Using CheckSum with C++ for 13 Digit ISBN

I am trying to calculate the final digit of a 13 digit ISBN using the first 12 digits using C++. I feel like my code should be correct but I have a feeling the formula I'm using may be wrong.
The formula is:
10 - (d0 + d1 * 3 + d2 + d3 * 3 + d4 + d5 * 3 + d6 + d7 * 3 + d8 + d9 * 3 + d10 + d11 * 3) % 10
Here's what I have:
#include <cstring>
#include <iostream>
int main() {
int weightedSum = 0;
int checksum = 0;
int i; //for loop decrement
int mul = 3;
const int LENGTH = 12;
char ISBNinput[LENGTH];
std::cout << "Enter first 12 digits of ISBN: "; //ask user for input
std::cin >> ISBNinput; //stores input into ISBNinput
std::cout << std::endl;
for (i = 0; i < strlen(ISBNinput); i++) {
weightedSum += (ISBNinput[i] % 12) * mul;
if (mul == 3) {
mul = 1;
} else {
mul = 3;
}
}//close for loop
checksum = weightedSum % 10; //calculates checksum from weightedSum
std::cout << checksum << std::endl; //prints checksum with new line for format
return 0;
}
For example:
978007063546 should return 3
and
978032133487 should return 9
Thank you for any help.
Here's how I go about this.
First, let's decide how we're going to test this. I'll assume that we've written the function, and that it gives the correct output. So I pick up a couple of books off my desk, and test that it works for them:
#include <iostream>
int main()
{
std::cout << "Book 1 - expect 3, got " << checksum("978032114653") << std::endl;
std::cout << "Book 2 - expect 0, got " << checksum("978020163361") << std::endl;
}
Of course, when we try to compile that, we get an error. So create the function, before main():
char checksum(const char *s)
{
return '1';
}
Now it compiles, but the result is always 1, but now we can start to fill in the body. Let's start with some smaller examples, that we can calculate by hand; add these at the beginning of main():
std::cout << "1 digit - expect 4, got " << checksum("6") << std::endl;
Now let's get this one working - this gives us conversion from character to digit and back, at least:
char checksum(const char *s)
{
int digit = *s - '0';
return '0' + 10 - digit;
}
Let's try 2 digits:
std::cout << "1 digit - expect 6, got " << checksum("11") << std::endl;
And now our test fails again.

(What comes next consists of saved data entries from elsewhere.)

`flow/config.mk`:
```
export PLATFORM = sky130hd
export DESIGN_NAME = s_axil_register
export DESIGN_NICKNAME = s_axil_register
export VERILOG_FILES = /design/flow/design.v
export SDC_FILE = /design/flow/constraint.sdc
export NUM_CORES = 4
export LEC_CHECK = 0
export ABC_AREA = 1
export CAP_MARGIN = 20
export CORE_MARGIN = 2
export CORE_UTILIZATION = 72
export CTS_CLUSTER_DIAMETER = 364
export CTS_CLUSTER_SIZE = 100
export PLACE_DENSITY = 0.39
export SETUP_SLACK_MARGIN = -0.12
export SLEW_MARGIN = 20
```
`flow/constraint.sdc`:
```
create_clock -name core_clock -period 1.71 [get_ports {ACLK}]
set_input_delay 0.3420 -clock core_clock [delete_from_list [all_inputs] [get_ports {ACLK}]]
set_output_delay 0.3420 -clock core_clock [all_outputs]
set_load 0.01 [all_outputs]
```
`flow/design.v`:
```
`timescale 1ns/1ps
module s_axil_register # (
    parameter   S_AXI_ADDR_WIDTH = 6,
                S_AXI_DATA_WIDTH = 32
)
(   
    input                                   ACLK    ,
    input                                   ARESET  ,
    input   [S_AXI_ADDR_WIDTH-1 : 0]        AWADDR  ,
    input                                   AWVALID ,
    output                                  AWREADY ,
    input   [S_AXI_DATA_WIDTH-1 : 0]        WDATA   ,
    input                                   WVALID  ,
    output                                  WREADY  ,
    input   [S_AXI_DATA_WIDTH/8-1 : 0]      WSTRB   ,
    output  [1 : 0]                         BRESP   ,
    output                                  BVALID  ,
    input                                   BREADY  ,
    input   [S_AXI_ADDR_WIDTH-1 : 0]        ARADDR  ,
    input                                   ARVALID ,
    output                                  ARREADY ,
    output  [S_AXI_DATA_WIDTH-1 : 0]        RDATA   ,
    output  [1 : 0]                         RRESP   ,
    output                                  RVALID  ,
    input                                   RREADY
);  
    localparam  ADDR_REG_0 = 'h00, ADDR_REG_8 = 'h20,
                ADDR_REG_1 = 'h04, ADDR_REG_9 = 'h24,
                ADDR_REG_2 = 'h08, ADDR_REG_A = 'h28,
                ADDR_REG_3 = 'h0C, ADDR_REG_B = 'h2C,
                ADDR_REG_4 = 'h10, ADDR_REG_C = 'h30,
                ADDR_REG_5 = 'h14, ADDR_REG_D = 'h34,
                ADDR_REG_6 = 'h18, ADDR_REG_E = 'h38,
                ADDR_REG_7 = 'h1C, ADDR_REG_F = 'h3C;
    reg     [S_AXI_DATA_WIDTH-1 : 0]    registers [0 : 15];
    localparam  ST_AW_IDLE = 2'd0,       
                ST_AW_PREP = 2'd1,       
                ST_AW_WAIT = 2'd2,       
                ST_AW_DONE = 2'd3;       
    reg     [1 : 0]                     aw_state, aw_next;   
    reg     [S_AXI_ADDR_WIDTH-1 : 0]    aw_reg;              
    wire                                aw_hs;               
    reg                                 aw_hs_flag;          
    wire                                aw_w_hs_flag;        
    always @ (posedge ACLK) begin
        if (ARESET)     aw_state <= ST_AW_IDLE;
        else            aw_state <= aw_next;
    end
    always @ (*) begin
        aw_next = aw_state;
        case (aw_state)
            ST_AW_IDLE : if (AWVALID)       aw_next = ST_AW_PREP; 
                         else               aw_next = ST_AW_IDLE;
            ST_AW_PREP :                    aw_next = ST_AW_WAIT;
            ST_AW_WAIT : if (aw_w_hs_flag)  aw_next = ST_AW_DONE;
                         else               aw_next = ST_AW_WAIT;
            ST_AW_DONE :                    aw_next = ST_AW_IDLE;
            default    :                    aw_next = ST_AW_IDLE;
        endcase
    end
    assign aw_hs   = (AWVALID & AWREADY);        
    assign AWREADY = (aw_state == ST_AW_IDLE);   
    always @ (posedge ACLK) begin
        if      (ARESET)        aw_reg <= 'h0;
        else if (aw_hs)         aw_reg <= AWADDR;
    end
    always @ (posedge ACLK) begin
        if      (ARESET)                    aw_hs_flag <= 1'b0;
        else if (aw_hs)                     aw_hs_flag <= 1'b1;
        else if (aw_state == ST_AW_DONE)    aw_hs_flag <= 1'b0;
    end
    localparam  ST_W_IDLE = 3'd0,    
                ST_W_PREP = 3'd1,    
                ST_W_WAIT = 3'd2,    
                ST_W_RESP = 3'd3,    
                ST_W_DONE = 3'd4;    
    reg     [2 : 0]                     w_state, w_next;     
    reg     [S_AXI_DATA_WIDTH-1 : 0]    w_reg;               
    wire    [S_AXI_DATA_WIDTH-1 : 0]    w_mask;              
    reg     [S_AXI_DATA_WIDTH-1 : 0]    w_mask_reg;          
    wire                                w_hs;                
    reg                                 w_hs_flag;           
    always @ (posedge ACLK) begin
        if (ARESET)     w_state <= ST_W_IDLE;
        else            w_state <= w_next;
    end
    always @ (*) begin
        w_next = w_state;
        case (w_state)
            ST_W_IDLE : if (WVALID)         w_next = ST_W_PREP;
                        else                w_next = ST_W_IDLE;
            ST_W_PREP :                     w_next = ST_W_WAIT;
            ST_W_WAIT : if (aw_w_hs_flag)   w_next = ST_W_RESP;
                        else                w_next = ST_W_WAIT;
            ST_W_RESP : if (BREADY)         w_next = ST_W_DONE;
                        else                w_next = ST_W_RESP;
            ST_W_DONE :                     w_next = ST_W_IDLE;
            default   :                     w_next = ST_W_IDLE;
        endcase
    end
    assign w_hs   = (WVALID & WREADY);               
    assign WREADY = (w_state == ST_W_IDLE);          
    assign BVALID = (w_state == ST_W_RESP);          
    assign BRESP  = 2'b00;                           
    assign aw_w_hs_flag = aw_hs_flag & w_hs_flag;    
    assign w_mask  = { {8{WSTRB[3]}}, {8{WSTRB[2]}}, {8{WSTRB[1]}}, {8{WSTRB[0]}} };     
    always @ (posedge ACLK) begin
        if      (ARESET)                w_reg <= 'h0;
        else if (w_hs)                  w_reg <= (WDATA & w_mask);
    end
    always @ (posedge ACLK) begin
        if      (ARESET)                w_mask_reg <= 'h0;
        else if (w_hs)                  w_mask_reg <= w_mask;
    end
    always @ (posedge ACLK) begin
        if      (ARESET)                w_hs_flag <= 1'b0;
        else if (w_hs)                  w_hs_flag <= 1'b1;
        else if (w_state == ST_W_RESP)  w_hs_flag <= 1'b0;
    end
    integer i;
    always @ (posedge ACLK) begin
        if (ARESET) begin
            for (i = 0; i < 16; i = i + 1) registers[i] <= 'h0;
        end
        else if (aw_w_hs_flag) begin
            case (aw_reg)
                ADDR_REG_0 : registers[0]  <= w_reg | (registers[0]  & ~w_mask_reg);
                ADDR_REG_1 : registers[1]  <= w_reg | (registers[1]  & ~w_mask_reg);
                ADDR_REG_2 : registers[2]  <= w_reg | (registers[2]  & ~w_mask_reg);
                ADDR_REG_3 : registers[3]  <= w_reg | (registers[3]  & ~w_mask_reg);
                ADDR_REG_4 : registers[4]  <= w_reg | (registers[4]  & ~w_mask_reg);
                ADDR_REG_5 : registers[5]  <= w_reg | (registers[5]  & ~w_mask_reg);
                ADDR_REG_6 : registers[6]  <= w_reg | (registers[6]  & ~w_mask_reg);
                ADDR_REG_7 : registers[7]  <= w_reg | (registers[7]  & ~w_mask_reg);
                ADDR_REG_8 : registers[8]  <= w_reg | (registers[8]  & ~w_mask_reg);
                ADDR_REG_9 : registers[9]  <= w_reg | (registers[9]  & ~w_mask_reg);
                ADDR_REG_A : registers[10] <= w_reg | (registers[10] & ~w_mask_reg);
                ADDR_REG_B : registers[11] <= w_reg | (registers[11] & ~w_mask_reg);
                ADDR_REG_C : registers[12] <= w_reg | (registers[12] & ~w_mask_reg);
                ADDR_REG_D : registers[13] <= w_reg | (registers[13] & ~w_mask_reg);
                ADDR_REG_E : registers[14] <= w_reg | (registers[14] & ~w_mask_reg);
                ADDR_REG_F : registers[15] <= w_reg | (registers[15] & ~w_mask_reg);
            endcase
        end
    end
    localparam  ST_R_IDLE = 2'd0,    
                ST_R_PREP = 2'd1,    
                ST_R_DATA = 2'd2,    
                ST_R_DONE = 2'd3;    
    reg     [1 : 0]                     r_state, r_next;     
    reg     [S_AXI_ADDR_WIDTH-1 : 0]    ar_reg;              
    wire                                ar_hs;               
    reg     [S_AXI_DATA_WIDTH-1 : 0]    r_reg;               
    always @ (posedge ACLK) begin
        if (ARESET)     r_state <= ST_R_IDLE;
        else            r_state <= r_next;
    end
    always @ (*) begin
        r_next = r_state;
        case (r_state)
            ST_R_IDLE : if (ARVALID)    r_next = ST_R_PREP;
                        else            r_next = ST_R_IDLE;
            ST_R_PREP :                 r_next = ST_R_DATA;
            ST_R_DATA : if (RREADY)     r_next = ST_R_DONE;
                        else            r_next = ST_R_DATA;
            ST_R_DONE :                 r_next = ST_R_IDLE;
            default   :                 r_next = ST_R_IDLE;
        endcase
    end
    assign ar_hs   = (ARREADY & ARVALID);        
    assign ARREADY = (r_state == ST_R_IDLE);     
    assign RVALID  = (r_state == ST_R_DATA);     
    assign RRESP   = 2'b00;                      
    assign RDATA   = r_reg;                      
    always @ (posedge ACLK) begin
        if      (ARESET)    ar_reg <= 'h0;
        else if (ar_hs)     ar_reg <= ARADDR;
    end
    always @ (posedge ACLK) begin
        if (ARESET) 
            r_reg <= 'h0;
        else begin
            case (ar_reg)
                ADDR_REG_0 : r_reg <= registers[0];
                ADDR_REG_1 : r_reg <= registers[1];
                ADDR_REG_2 : r_reg <= registers[2];
                ADDR_REG_3 : r_reg <= registers[3];
                ADDR_REG_4 : r_reg <= registers[4];
                ADDR_REG_5 : r_reg <= registers[5];
                ADDR_REG_6 : r_reg <= registers[6];
                ADDR_REG_7 : r_reg <= registers[7];
                ADDR_REG_8 : r_reg <= registers[8];
                ADDR_REG_9 : r_reg <= registers[9];
                ADDR_REG_A : r_reg <= registers[10];
                ADDR_REG_B : r_reg <= registers[11];
                ADDR_REG_C : r_reg <= registers[12];
                ADDR_REG_D : r_reg <= registers[13];
                ADDR_REG_E : r_reg <= registers[14];
                ADDR_REG_F : r_reg <= registers[15];
            endcase
        end
    end
endmodule
```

So add some more processing, to make this pass (and not break the single-digit test):
char checksum(const char *s)
{
int sum = 0;
int digit = *s - '0';
sum += digit;
++s;
if (*s) {
digit = *s - '0';
sum += 3 * digit;
}
return '0' + (10 - sum)%10;
}
We're probably ready to make this into a loop now. Once that's passed, we no longer need the short tests, and I have:
#include <iostream>
char checksum(const char *s)
{
int sum = 0;
for (int mul = 1; *s; ++s) {
int digit = *s - '0';
sum += mul * digit;
mul = 4 - mul;
}
return '0' + (1000 - sum)%10;
}
int test(const char *name, char expected, const char *input)
{
char actual = checksum(input);
if (actual == expected) {
std::cout << "PASS: " << name << ": "
<< input << " => " << actual
<< std::endl;
return 0;
} else {
std::cout << "FAIL: " << name << ": "
<< input << " => " << actual
<< " - expected " << expected
<< std::endl;
return 1;
}
}
int main()
{
int failures = 0;
failures += test("Book 1", '3', "978032114653");
failures += test("Book 2", '0', "978020163361");
return failures > 0;
}
I factored out the actual checking into a function here, so we can keep count of failures, and exit with the appropriate status, but everything else is as I described above.

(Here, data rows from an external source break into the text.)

==> run a: inputs <==
==> flow/design.v <==
`timescale 1ns/100ps
module cordic_stage(clk, x_i, y_i, z_i, x_o, y_o, z_o, arctan);
  parameter z_width = 12; 
  parameter iter_width = 17;  	 
  parameter i=0;  		 
  input signed [z_width:0] arctan;
  input clk;
  input signed [iter_width:0] x_i, y_i;
  input signed [z_width:0] z_i;
  output [iter_width:0] x_o, y_o;
  output [z_width:0] z_o;
  reg d;
  reg signed [iter_width:0] x_o, x_next;
  reg signed [iter_width:0] y_o, y_next;
  reg signed [z_width:0] z_o, z_next;
  always @ (posedge clk)
    begin
      x_o <= x_next;
      y_o <= y_next;
      z_o <= z_next; 
    end
  always @(*)
    begin    
      d = (z_i[11] == 0) ? 0 : 1;
      if(d == 0) begin
        x_next = x_i - (y_i >>> i);
        y_next = y_i + (x_i >>> i);
        z_next = z_i - arctan;
      end
      else begin
        x_next = x_i + (y_i >>> i);
        y_next = y_i - (x_i >>> i);
        z_next = z_i + arctan;
      end
  end
endmodule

You'll want to add a few more test cases - in particular, make sure the function correctly returns the extreme values 0 and 9 when it should.
There is one clear bug in your code: you are not allocating enough space in for ISBNinput. You should make it one character longer:
const int LENGTH = 13;
The reason for this is that that character-array strings are terminated with an extra null character. You might be lucky and the next byte in memory could sometimes happen to be a null byte, in which case the program would still work sometimes.
If you run the program with valgrind or a similar memory checker you are likely to see an error as the program access memory beyond what was allocated on the stack.
Also I think there is another bug. I think that mul should be initialized to 1.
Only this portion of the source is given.